In October 2020, the accreditations of all foreign journalists in Belarus were canceled by the authorities. Among those who reapplied successfully, the overwhelming majority are Russian journalists employed by state-run media.

== Outlets ==

=== Agencies ===

By 2015, Belarus hosted nine news agencies, two state-owned and seven private. The most important were BelTA (Belarus' largest news agency, and the official state news agency for nearly 90 years), BelaPAN (a private news agency founded in 1991), and Interfax-West (part of Interfax, that operated in Belarus since 1994 and catered primarily to national and local media).

As of 2023, only 7 agencies remained. Interfax-West ceased operations in Belarus on 1 January 2022, due to amendments made to the Law on Mass Media of the Republic of Belarus in May 2021 (Note: In particular, the amendments introduced the ban on posting the results of public opinion polls related to the socio-political situation, if conducted without obtaining the necessary accreditation. It was also prohibited to place hyperlinks to messages and materials containing information labeled as prohibited. In addition, the authorities to restrict access to Internet resources or stop the publication of media outlets were defined, and the possibility of withdrawing accreditation of journalists for certain violations was introduced.). BelaPAN was declared extremist by the KGB, its editor-in-chief Irina Levshina and deputy director Andrey Aleksandrov were sentenced to 4 and 14 years in prison, respectively.

=== Print media ===

As of September 2023, 921 printed publications were registered in Belarus. The majority of them are printed entirely in Russian, Russian newspapers Komsomolskaya Pravda (circulation of 203,000) and Argumenty i Fakty (120,000) are one of the most popular in Belarus.

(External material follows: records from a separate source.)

[config.mk]
export PLATFORM = sky130hd
export DESIGN_NAME = led_blink_sequencer
export DESIGN_NICKNAME = d
export VERILOG_FILES = /design/src/sv/lbs_pkg.sv /design/src/sv/lbs_core.sv /design/src/sv/lbs_rsp_reg.sv /design/src/sv/led_blink_sequencer.sv
export SDC_FILE = /design/constraint.sdc
export NUM_CORES = 1
export LEC_CHECK = 0
export ABC_AREA = 1
export ABC_CLOCK_PERIOD_IN_PS = 2250
export BUFFER_PORTS_ARGS = -buffer_cell sky130_fd_sc_hd__buf_2
export CAP_MARGIN = 20
export CORE_UTILIZATION = 50
export CTS_CLUSTER_DIAMETER = 40
export CTS_CLUSTER_SIZE = 40
export DETAILED_ROUTE_END_ITERATION = 16
export PLACE_DENSITY = 0.72
export SLEW_MARGIN = 10
export SYNTH_ARGS = -nofsm -noshare
export SYNTH_HDL_FRONTEND = slang
export SYNTH_SLANG_ARGS = --single-unit
[constraint.sdc]
create_clock -name clock -period 2.25 [get_ports clock]
set_input_delay 0.45 -clock clock [delete_from_list [all_inputs] [get_ports clock]]
set_output_delay 0.45 -clock clock [all_outputs]
set_load 0.05 [all_outputs]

The state-run Belarus Segodnya Publishing House is a media holding that publishes the five largest circulation newspapers: Belarus Segodnya (circulation of 400,000), Respublika (published since 1991), Selskaya Gazeta (1921), Znamya Yunosti (1938), and Narodnaya Gazeta (1990).

The state-run Zvyazda Publishing House was founded in 2012. The list of its publications includes the Zvyazda daily (circulation of 20,000), LiM newspaper, Alesya, Polymya, Nyoman, Maladosts, Rodnaya Pryroda, and Vozhyk magazines.

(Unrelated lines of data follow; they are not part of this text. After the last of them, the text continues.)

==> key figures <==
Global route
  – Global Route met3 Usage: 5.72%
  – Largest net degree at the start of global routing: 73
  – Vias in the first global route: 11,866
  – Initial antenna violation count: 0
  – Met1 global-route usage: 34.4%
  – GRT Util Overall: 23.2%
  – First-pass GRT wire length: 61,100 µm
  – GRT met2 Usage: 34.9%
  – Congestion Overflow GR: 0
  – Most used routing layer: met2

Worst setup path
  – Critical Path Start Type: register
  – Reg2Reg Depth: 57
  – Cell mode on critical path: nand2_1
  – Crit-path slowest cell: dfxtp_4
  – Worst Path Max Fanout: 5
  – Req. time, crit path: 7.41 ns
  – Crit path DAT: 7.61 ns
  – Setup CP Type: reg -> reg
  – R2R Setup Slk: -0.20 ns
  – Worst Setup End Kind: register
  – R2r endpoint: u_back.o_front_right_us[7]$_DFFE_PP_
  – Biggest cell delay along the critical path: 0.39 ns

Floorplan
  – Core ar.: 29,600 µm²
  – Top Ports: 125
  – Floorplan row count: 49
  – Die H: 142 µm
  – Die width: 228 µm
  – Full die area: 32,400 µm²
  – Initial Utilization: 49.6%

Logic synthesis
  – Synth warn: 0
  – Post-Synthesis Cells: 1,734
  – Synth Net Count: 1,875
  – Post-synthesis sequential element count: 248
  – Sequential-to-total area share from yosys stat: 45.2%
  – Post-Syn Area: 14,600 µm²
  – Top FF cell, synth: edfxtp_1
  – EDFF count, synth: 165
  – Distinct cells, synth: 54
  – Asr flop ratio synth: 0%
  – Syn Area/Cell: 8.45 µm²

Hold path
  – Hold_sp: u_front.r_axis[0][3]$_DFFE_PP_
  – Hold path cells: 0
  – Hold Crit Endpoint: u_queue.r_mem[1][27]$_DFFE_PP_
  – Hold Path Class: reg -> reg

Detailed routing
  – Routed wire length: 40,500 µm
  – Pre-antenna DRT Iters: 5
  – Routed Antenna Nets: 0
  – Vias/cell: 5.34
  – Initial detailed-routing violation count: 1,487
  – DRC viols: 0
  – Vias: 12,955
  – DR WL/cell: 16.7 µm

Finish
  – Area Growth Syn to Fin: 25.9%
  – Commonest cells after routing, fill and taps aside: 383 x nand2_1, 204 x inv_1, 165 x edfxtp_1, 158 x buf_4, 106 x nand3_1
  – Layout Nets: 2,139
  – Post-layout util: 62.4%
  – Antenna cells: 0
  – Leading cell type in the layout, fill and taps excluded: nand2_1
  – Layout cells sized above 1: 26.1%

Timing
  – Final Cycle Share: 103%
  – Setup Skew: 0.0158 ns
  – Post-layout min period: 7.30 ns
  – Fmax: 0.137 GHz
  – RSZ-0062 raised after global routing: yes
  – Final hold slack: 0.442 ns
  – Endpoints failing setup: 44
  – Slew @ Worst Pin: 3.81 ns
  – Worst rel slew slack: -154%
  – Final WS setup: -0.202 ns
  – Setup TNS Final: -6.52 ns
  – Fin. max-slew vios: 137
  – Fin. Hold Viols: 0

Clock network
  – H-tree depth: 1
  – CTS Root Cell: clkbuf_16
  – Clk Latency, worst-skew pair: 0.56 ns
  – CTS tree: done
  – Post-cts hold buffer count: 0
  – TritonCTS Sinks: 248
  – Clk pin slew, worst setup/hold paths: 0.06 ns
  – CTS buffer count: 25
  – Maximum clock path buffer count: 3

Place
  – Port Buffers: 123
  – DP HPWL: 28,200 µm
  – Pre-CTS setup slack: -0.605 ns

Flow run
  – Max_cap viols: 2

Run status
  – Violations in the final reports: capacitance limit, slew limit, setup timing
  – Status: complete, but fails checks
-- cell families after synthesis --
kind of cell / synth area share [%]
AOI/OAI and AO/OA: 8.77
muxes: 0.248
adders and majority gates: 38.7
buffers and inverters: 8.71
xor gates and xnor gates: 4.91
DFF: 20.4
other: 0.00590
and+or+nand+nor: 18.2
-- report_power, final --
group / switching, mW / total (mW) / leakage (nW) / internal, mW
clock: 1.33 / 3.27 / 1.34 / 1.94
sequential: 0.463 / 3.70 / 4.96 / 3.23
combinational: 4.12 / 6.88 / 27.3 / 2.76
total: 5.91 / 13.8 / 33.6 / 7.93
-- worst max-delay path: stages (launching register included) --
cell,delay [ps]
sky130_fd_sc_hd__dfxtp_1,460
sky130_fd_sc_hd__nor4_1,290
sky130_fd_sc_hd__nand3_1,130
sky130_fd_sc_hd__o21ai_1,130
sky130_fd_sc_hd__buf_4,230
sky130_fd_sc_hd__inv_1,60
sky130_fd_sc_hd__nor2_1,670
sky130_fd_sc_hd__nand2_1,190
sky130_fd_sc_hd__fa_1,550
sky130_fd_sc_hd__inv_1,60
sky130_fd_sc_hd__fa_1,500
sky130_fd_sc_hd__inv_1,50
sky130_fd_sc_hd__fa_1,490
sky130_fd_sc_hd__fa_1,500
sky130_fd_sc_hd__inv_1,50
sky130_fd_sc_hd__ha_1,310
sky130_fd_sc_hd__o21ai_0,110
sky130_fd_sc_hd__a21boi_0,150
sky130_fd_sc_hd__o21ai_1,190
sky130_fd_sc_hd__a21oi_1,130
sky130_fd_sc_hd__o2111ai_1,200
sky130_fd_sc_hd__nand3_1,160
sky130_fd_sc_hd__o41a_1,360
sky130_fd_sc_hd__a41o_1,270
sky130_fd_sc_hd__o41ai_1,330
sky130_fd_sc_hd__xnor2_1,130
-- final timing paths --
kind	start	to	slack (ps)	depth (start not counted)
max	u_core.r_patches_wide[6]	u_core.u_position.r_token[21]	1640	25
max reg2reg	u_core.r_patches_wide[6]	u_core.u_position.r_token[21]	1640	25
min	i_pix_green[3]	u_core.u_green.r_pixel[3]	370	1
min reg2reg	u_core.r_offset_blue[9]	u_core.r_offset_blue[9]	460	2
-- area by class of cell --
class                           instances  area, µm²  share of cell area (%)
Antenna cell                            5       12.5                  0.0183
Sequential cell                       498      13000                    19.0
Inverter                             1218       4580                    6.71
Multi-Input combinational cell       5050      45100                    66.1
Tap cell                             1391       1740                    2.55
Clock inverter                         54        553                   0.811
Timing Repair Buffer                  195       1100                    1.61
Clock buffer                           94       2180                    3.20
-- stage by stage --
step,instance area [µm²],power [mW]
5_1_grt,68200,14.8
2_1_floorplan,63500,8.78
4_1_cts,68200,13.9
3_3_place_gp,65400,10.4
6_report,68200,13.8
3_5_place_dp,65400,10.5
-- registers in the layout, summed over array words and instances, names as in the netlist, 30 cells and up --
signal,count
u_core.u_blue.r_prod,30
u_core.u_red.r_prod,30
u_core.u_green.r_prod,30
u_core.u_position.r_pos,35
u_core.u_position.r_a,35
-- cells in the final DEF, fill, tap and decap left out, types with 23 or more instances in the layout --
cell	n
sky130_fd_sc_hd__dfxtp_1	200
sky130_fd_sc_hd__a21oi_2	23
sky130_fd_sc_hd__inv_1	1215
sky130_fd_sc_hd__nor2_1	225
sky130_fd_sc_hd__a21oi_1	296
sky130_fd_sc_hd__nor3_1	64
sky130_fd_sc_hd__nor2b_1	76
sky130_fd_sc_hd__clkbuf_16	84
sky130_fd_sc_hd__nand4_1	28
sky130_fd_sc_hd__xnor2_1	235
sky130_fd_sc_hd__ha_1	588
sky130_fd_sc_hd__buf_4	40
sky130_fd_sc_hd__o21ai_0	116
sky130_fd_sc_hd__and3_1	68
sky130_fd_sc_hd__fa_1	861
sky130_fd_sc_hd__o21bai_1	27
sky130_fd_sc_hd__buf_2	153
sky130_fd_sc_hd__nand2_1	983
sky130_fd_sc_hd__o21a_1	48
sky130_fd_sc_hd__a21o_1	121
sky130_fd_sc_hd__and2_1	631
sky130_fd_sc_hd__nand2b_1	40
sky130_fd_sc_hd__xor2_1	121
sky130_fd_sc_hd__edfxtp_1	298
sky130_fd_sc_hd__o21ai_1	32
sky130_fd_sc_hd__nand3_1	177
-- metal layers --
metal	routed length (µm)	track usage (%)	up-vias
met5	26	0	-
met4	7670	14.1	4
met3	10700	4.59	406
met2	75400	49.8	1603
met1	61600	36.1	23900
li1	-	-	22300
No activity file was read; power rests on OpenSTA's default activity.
[config.mk]
export PLATFORM = sky130hd
export DESIGN_NAME = first_fit_free_list_allocator
export DESIGN_NICKNAME = d
export VERILOG_FILES = /design/src/hdl/ffa_pkg.sv /design/src/hdl/first_fit_free_list_allocator.sv /design/src/hdl/ffa_ram.sv
export SDC_FILE = /design/constraint.sdc
export NUM_CORES = 2
export LEC_CHECK = 0
export BUFFER_PORTS_ARGS = -buffer_cell sky130_fd_sc_hd__buf_2
export CORE_ASPECT_RATIO = 1.4
export CORE_UTILIZATION = 60
export CTS_BUF_LIST = sky130_fd_sc_hd__clkbuf_4 sky130_fd_sc_hd__clkbuf_8
export CTS_CLUSTER_SIZE = 14
export DETAILED_ROUTE_END_ITERATION = 16
export GPL_TIMING_DRIVEN = 1
export PLACE_DENSITY = 0.84
export SLEW_MARGIN = 20
export SYNTH_ARGS = -nofsm -noshare
export SYNTH_HDL_FRONTEND = slang
export SYNTH_SLANG_ARGS = --single-unit
[constraint.sdc]
create_clock -name aclk -period 16.9 [get_ports aclk]
set_input_delay 3.38 -clock aclk [delete_from_list [all_inputs] [get_ports aclk]]
set_output_delay 3.38 -clock aclk [all_outputs]
set_load 0.01 [all_outputs]
[src/hdl/ffa_pkg.sv]
// Shared constants, types and codes for the first-fit free-list allocator.
// No dependencies; imported by the top level and the testbench.
package ffa_pkg;

    localparam int HEAP_BYTES   = 1024;
    localparam int ALIGN_BYTES  = 8;
    localparam int HEADER_BYTES = 16;
    localparam int HDR_DEPTH    = HEAP_BYTES / ALIGN_BYTES;

    localparam int IDX_W    = $clog2(HDR_DEPTH);
    localparam int ALIGN_SH = $clog2(ALIGN_BYTES);
    localparam int ADDR_W   = $clog2(HEAP_BYTES);
    localparam int BYTES_W  = 11;
    localparam int SIZE_W   = 11;
    localparam int NEED_W   = BYTES_W + 1;
    localparam int SPLIT_W  = NEED_W + 1;
    localparam int STAT_W   = 2;

    localparam logic [SIZE_W-1:0] RESET_SIZE = SIZE_W'(HEAP_BYTES - HEADER_BYTES);
    localparam int HDR_SLOTS = HEADER_BYTES / ALIGN_BYTES;

    typedef enum logic {
        CMD_ALLOC = 1'b0,
        CMD_FREE  = 1'b1
    } cmd_t;

    typedef enum logic [STAT_W-1:0] {
        STAT_OK      = 2'd0,
        STAT_ZERO    = 2'd1,
        STAT_NOSPACE = 2'd2
    } status_t;

    typedef enum logic [2:0] {
        ST_IDLE,
        ST_WALK,
        ST_SPLIT,
        ST_LINK,
        ST_CLEAR,
        ST_RESP
    } state_t;

    // free-list link: valid clear means null
    typedef struct packed {
        logic             valid;
        logic [IDX_W-1:0] idx;
    } link_t;

endpackage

Among other state-controlled newspapers there are Holas Radzimy, Vo Slavu Rodiny, Zhodzinskiya Naviny, Vecherniy Brest, Vechernii Minsk, BelTA's 7 dnej (circulation of 40,000), etc.

Many popular independent publications were closed by the authorities, including several that were truly independent: Belorusskaya Delovaya Gazeta, Belorusy i rynok, Hazeta Slonimskaya, Narodnaja Volya. Though even in 2018, before the infamous 2020 elections and subsequent crackdown of all independent media, the circulation of these newspapers hardly reached 8000. Between 2020 and 2023, numerous newspapers were declared extremist: Novy Chas, Rehianalnaya Gazeta ("Regional Newspaper"), Nasha Niva, Intex-Press.

=== Publishing houses ===

State-run publishers are: Belarus Segodnya Publishing House (operates newspapers, Alfa Radio, etc.), Vysheysha shkola (academic books), Mastatskaya Litaratura, Narodnaya Asveta, Belkartografia, Aversev (academic books), the Belsoyuzpechat (national distributor), Four Quarters (books on the arts, history and geography), Belorusskaya Nauka (science), Tekhnologiya, Belovagroup, etc.

Independent publishers include Janushkevich, Knigazbor, Goliaths, Medisont, Limarius, Knihauka. All of them experience pressure from the authorities, obstruction of their activities, employees of some have been arrested.

=== Radio ===

In 2009, 158 radio stations were registered in the country, 137 state-owned and 21 private. By 2023, only 99 remained, 63 of them state-run.

Belteleradio, the state TV and radio service, operates five radio stations: Radius-FM, First National Channel, Stolitsa, and Radio Belarus for foreign audiences. Alfa Radio is operated by the state Belarus Segodnya Publishing House.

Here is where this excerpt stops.